AIM OF THE EXERCISE
From the data below, return the exact lines starting at the line containing "7 x dfrtp_1" and ending at the line containing "CTS tree: done", both included, and nothing else.

MATERIAL PROVIDED START

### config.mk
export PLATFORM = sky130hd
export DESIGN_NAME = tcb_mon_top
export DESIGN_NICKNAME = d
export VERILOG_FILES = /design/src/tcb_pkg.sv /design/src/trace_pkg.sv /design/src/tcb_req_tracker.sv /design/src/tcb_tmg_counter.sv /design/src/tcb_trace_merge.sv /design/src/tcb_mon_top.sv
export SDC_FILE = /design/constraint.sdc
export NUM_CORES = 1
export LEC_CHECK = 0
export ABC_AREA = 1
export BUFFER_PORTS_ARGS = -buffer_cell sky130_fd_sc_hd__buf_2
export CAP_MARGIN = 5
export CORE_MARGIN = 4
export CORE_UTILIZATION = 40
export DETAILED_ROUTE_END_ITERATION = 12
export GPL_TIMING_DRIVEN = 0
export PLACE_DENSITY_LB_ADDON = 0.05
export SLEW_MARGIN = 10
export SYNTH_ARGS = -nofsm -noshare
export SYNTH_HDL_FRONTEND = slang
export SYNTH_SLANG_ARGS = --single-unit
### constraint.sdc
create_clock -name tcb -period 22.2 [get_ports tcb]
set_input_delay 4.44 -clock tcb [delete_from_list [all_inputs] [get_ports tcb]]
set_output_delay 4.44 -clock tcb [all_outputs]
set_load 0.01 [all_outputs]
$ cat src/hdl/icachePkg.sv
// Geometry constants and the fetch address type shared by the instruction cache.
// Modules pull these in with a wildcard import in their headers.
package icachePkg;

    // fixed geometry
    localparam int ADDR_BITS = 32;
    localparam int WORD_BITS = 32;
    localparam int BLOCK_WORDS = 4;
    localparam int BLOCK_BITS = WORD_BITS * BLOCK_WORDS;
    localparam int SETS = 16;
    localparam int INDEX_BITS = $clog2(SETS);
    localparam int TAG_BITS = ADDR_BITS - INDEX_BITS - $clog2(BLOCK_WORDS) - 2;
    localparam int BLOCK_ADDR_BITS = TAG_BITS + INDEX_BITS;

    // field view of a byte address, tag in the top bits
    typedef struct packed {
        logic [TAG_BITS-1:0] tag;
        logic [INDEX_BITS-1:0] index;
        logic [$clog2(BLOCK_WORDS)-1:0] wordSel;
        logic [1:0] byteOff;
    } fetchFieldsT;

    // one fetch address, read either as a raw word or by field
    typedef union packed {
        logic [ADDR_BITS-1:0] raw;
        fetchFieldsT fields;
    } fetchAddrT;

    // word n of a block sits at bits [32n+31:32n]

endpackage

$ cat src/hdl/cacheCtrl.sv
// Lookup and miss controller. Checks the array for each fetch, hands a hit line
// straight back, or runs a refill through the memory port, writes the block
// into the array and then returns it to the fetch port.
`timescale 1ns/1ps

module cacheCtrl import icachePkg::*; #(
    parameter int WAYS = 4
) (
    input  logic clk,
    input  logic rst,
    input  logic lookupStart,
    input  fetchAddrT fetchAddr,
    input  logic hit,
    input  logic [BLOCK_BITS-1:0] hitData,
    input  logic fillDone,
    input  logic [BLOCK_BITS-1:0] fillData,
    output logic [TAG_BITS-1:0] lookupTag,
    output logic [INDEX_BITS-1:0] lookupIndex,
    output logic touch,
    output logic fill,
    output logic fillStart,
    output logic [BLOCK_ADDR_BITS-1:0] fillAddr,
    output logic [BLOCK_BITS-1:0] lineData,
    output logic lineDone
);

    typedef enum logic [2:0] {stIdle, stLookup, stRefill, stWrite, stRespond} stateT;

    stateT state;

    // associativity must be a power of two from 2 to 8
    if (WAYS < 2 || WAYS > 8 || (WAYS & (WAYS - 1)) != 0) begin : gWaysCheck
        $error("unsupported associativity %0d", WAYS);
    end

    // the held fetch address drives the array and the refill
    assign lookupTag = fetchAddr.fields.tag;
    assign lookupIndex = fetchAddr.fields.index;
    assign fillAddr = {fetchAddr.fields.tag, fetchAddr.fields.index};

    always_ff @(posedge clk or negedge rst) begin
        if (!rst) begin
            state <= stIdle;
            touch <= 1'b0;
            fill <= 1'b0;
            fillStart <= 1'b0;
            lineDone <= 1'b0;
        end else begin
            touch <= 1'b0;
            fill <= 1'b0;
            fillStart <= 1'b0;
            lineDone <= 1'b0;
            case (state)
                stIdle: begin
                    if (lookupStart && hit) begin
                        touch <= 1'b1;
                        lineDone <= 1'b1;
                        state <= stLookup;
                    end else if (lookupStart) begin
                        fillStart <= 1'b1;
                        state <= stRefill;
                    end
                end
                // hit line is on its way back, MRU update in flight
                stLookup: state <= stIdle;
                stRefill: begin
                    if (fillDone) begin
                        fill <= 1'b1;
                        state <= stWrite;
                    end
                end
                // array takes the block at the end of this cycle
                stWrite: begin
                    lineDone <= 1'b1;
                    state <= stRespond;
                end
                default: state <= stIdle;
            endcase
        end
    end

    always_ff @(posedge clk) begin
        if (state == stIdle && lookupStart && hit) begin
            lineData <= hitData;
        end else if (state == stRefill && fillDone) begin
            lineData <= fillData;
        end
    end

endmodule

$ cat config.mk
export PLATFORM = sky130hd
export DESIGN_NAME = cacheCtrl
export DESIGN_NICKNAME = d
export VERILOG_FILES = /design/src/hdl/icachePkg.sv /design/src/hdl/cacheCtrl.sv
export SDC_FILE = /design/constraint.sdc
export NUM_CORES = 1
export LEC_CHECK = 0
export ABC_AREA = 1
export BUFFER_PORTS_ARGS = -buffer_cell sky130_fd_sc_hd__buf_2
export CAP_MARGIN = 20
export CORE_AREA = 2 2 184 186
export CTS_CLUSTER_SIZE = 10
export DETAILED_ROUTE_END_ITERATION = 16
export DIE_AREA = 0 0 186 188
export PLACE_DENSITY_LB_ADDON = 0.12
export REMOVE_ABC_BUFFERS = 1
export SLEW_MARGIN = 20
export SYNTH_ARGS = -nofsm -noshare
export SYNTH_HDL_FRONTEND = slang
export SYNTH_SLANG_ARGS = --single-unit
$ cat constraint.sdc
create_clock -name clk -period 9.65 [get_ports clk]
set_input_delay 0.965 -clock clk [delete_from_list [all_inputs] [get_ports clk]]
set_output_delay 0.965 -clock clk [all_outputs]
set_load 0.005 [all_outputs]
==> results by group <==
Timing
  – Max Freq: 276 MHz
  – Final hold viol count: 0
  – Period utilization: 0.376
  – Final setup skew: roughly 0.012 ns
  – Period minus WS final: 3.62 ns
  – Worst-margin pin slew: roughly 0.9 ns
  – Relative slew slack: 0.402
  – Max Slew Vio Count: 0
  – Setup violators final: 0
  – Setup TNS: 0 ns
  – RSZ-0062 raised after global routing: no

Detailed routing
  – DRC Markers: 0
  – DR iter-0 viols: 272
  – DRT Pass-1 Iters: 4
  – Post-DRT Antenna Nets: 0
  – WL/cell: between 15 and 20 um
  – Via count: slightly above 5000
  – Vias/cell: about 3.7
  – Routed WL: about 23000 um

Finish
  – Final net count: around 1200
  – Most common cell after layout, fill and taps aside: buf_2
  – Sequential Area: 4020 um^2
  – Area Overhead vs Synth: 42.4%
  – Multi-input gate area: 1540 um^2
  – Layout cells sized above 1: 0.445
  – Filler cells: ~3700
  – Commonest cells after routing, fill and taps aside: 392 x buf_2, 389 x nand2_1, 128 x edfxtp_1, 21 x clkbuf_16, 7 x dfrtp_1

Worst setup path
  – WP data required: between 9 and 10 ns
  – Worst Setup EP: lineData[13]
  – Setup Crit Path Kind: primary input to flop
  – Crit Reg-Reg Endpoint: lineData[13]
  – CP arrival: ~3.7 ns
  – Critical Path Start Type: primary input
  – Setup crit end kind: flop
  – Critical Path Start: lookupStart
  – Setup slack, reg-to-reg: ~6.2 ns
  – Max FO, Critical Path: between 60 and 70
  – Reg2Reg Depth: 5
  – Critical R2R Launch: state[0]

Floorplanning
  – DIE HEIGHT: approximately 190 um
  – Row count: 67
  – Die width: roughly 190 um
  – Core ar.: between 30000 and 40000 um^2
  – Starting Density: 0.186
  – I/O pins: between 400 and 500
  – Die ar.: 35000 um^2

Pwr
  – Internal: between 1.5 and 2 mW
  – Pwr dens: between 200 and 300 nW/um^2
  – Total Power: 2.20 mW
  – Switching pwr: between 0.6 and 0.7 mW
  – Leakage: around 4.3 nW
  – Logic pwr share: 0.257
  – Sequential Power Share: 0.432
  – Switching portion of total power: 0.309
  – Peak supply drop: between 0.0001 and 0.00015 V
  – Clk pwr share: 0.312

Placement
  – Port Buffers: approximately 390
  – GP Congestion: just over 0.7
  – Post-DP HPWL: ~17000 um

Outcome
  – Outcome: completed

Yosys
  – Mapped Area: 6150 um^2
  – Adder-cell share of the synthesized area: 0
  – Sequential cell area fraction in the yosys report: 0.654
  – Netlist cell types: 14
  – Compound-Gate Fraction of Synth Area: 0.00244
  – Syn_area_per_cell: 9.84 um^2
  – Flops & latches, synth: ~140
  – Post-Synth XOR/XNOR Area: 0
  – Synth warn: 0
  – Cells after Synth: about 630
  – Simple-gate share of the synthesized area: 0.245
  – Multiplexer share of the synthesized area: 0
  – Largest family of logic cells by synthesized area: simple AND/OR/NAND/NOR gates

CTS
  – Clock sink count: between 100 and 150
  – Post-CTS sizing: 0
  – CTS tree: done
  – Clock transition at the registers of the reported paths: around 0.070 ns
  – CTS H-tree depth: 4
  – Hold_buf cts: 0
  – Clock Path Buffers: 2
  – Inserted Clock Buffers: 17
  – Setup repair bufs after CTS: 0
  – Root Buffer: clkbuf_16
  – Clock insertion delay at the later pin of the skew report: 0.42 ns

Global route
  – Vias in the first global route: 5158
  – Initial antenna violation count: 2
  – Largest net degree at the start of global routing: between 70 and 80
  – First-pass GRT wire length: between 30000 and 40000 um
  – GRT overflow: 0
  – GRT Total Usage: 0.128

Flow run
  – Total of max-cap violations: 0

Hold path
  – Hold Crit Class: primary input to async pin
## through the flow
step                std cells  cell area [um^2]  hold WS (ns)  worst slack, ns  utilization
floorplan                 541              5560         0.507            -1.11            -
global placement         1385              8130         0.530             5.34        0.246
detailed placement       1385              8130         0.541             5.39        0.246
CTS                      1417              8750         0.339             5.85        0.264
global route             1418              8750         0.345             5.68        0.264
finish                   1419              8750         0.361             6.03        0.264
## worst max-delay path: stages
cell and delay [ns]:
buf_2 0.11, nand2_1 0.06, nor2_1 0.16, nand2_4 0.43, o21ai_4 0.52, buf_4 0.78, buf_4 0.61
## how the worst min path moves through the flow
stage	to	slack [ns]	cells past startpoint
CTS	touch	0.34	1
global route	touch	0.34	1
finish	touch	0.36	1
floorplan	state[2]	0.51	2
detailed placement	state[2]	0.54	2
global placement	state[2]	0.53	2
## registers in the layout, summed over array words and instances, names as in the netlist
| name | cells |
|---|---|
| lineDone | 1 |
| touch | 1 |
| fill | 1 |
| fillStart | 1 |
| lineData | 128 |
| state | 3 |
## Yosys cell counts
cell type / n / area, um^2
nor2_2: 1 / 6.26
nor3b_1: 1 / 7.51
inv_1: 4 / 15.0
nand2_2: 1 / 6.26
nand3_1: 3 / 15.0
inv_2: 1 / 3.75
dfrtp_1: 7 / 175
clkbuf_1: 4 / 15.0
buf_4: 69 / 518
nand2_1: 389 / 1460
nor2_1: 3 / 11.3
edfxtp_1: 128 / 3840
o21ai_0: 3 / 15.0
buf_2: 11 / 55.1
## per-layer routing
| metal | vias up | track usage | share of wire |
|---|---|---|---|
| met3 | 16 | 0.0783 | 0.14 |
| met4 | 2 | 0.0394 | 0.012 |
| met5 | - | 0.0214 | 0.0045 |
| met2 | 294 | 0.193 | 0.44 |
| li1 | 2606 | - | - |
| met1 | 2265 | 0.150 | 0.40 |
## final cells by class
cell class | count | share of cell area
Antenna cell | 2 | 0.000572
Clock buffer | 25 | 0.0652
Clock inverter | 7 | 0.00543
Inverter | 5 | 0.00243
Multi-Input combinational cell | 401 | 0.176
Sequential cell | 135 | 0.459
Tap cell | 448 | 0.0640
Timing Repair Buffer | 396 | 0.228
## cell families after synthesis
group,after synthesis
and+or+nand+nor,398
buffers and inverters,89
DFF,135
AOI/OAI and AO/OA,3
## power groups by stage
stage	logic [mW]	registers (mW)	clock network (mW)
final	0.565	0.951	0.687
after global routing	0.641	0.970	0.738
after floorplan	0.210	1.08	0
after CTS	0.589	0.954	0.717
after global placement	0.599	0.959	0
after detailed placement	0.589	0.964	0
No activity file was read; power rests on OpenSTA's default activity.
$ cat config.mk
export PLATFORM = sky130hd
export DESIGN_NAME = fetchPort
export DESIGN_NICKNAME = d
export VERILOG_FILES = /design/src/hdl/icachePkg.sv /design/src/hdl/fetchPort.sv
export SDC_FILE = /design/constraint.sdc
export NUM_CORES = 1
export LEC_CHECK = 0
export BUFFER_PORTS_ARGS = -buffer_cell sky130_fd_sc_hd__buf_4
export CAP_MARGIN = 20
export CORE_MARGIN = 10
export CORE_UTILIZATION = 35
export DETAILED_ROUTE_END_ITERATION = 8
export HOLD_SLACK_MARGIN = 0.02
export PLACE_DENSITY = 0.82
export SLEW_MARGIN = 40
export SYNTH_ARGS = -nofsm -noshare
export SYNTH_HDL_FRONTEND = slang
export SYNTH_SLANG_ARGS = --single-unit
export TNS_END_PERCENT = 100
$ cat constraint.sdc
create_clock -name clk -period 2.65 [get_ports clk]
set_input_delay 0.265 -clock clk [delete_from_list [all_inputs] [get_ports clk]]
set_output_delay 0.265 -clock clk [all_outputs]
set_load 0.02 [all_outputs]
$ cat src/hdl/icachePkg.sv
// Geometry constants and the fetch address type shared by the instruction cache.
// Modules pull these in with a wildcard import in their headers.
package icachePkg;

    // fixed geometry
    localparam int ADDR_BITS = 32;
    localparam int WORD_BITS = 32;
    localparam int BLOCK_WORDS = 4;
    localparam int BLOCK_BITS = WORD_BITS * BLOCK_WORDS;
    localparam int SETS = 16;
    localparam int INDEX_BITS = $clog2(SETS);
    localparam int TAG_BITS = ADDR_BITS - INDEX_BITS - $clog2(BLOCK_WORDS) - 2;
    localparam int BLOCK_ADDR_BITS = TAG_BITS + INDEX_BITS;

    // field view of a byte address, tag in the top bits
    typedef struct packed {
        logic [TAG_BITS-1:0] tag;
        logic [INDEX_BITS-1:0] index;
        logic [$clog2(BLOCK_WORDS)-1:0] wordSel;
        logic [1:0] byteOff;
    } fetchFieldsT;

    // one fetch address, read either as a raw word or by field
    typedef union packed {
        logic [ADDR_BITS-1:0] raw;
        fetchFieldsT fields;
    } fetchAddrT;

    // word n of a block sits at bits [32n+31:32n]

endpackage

MATERIAL PROVIDED END

SOLUTION FOR THIS PROBLEM
  – Commonest cells after routing, fill and taps aside: 392 x buf_2, 389 x nand2_1, 128 x edfxtp_1, 21 x clkbuf_16, 7 x dfrtp_1

Worst setup path
  – WP data required: between 9 and 10 ns
  – Worst Setup EP: lineData[13]
  – Setup Crit Path Kind: primary input to flop
  – Crit Reg-Reg Endpoint: lineData[13]
  – CP arrival: ~3.7 ns
  – Critical Path Start Type: primary input
  – Setup crit end kind: flop
  – Critical Path Start: lookupStart
  – Setup slack, reg-to-reg: ~6.2 ns
  – Max FO, Critical Path: between 60 and 70
  – Reg2Reg Depth: 5
  – Critical R2R Launch: state[0]

Floorplanning
  – DIE HEIGHT: approximately 190 um
  – Row count: 67
  – Die width: roughly 190 um
  – Core ar.: between 30000 and 40000 um^2
  – Starting Density: 0.186
  – I/O pins: between 400 and 500
  – Die ar.: 35000 um^2

Pwr
  – Internal: between 1.5 and 2 mW
  – Pwr dens: between 200 and 300 nW/um^2
  – Total Power: 2.20 mW
  – Switching pwr: between 0.6 and 0.7 mW
  – Leakage: around 4.3 nW
  – Logic pwr share: 0.257
  – Sequential Power Share: 0.432
  – Switching portion of total power: 0.309
  – Peak supply drop: between 0.0001 and 0.00015 V
  – Clk pwr share: 0.312

Placement
  – Port Buffers: approximately 390
  – GP Congestion: just over 0.7
  – Post-DP HPWL: ~17000 um

Outcome
  – Outcome: completed

Yosys
  – Mapped Area: 6150 um^2
  – Adder-cell share of the synthesized area: 0
  – Sequential cell area fraction in the yosys report: 0.654
  – Netlist cell types: 14
  – Compound-Gate Fraction of Synth Area: 0.00244
  – Syn_area_per_cell: 9.84 um^2
  – Flops & latches, synth: ~140
  – Post-Synth XOR/XNOR Area: 0
  – Synth warn: 0
  – Cells after Synth: about 630
  – Simple-gate share of the synthesized area: 0.245
  – Multiplexer share of the synthesized area: 0
  – Largest family of logic cells by synthesized area: simple AND/OR/NAND/NOR gates

CTS
  – Clock sink count: between 100 and 150
  – Post-CTS sizing: 0
  – CTS tree: done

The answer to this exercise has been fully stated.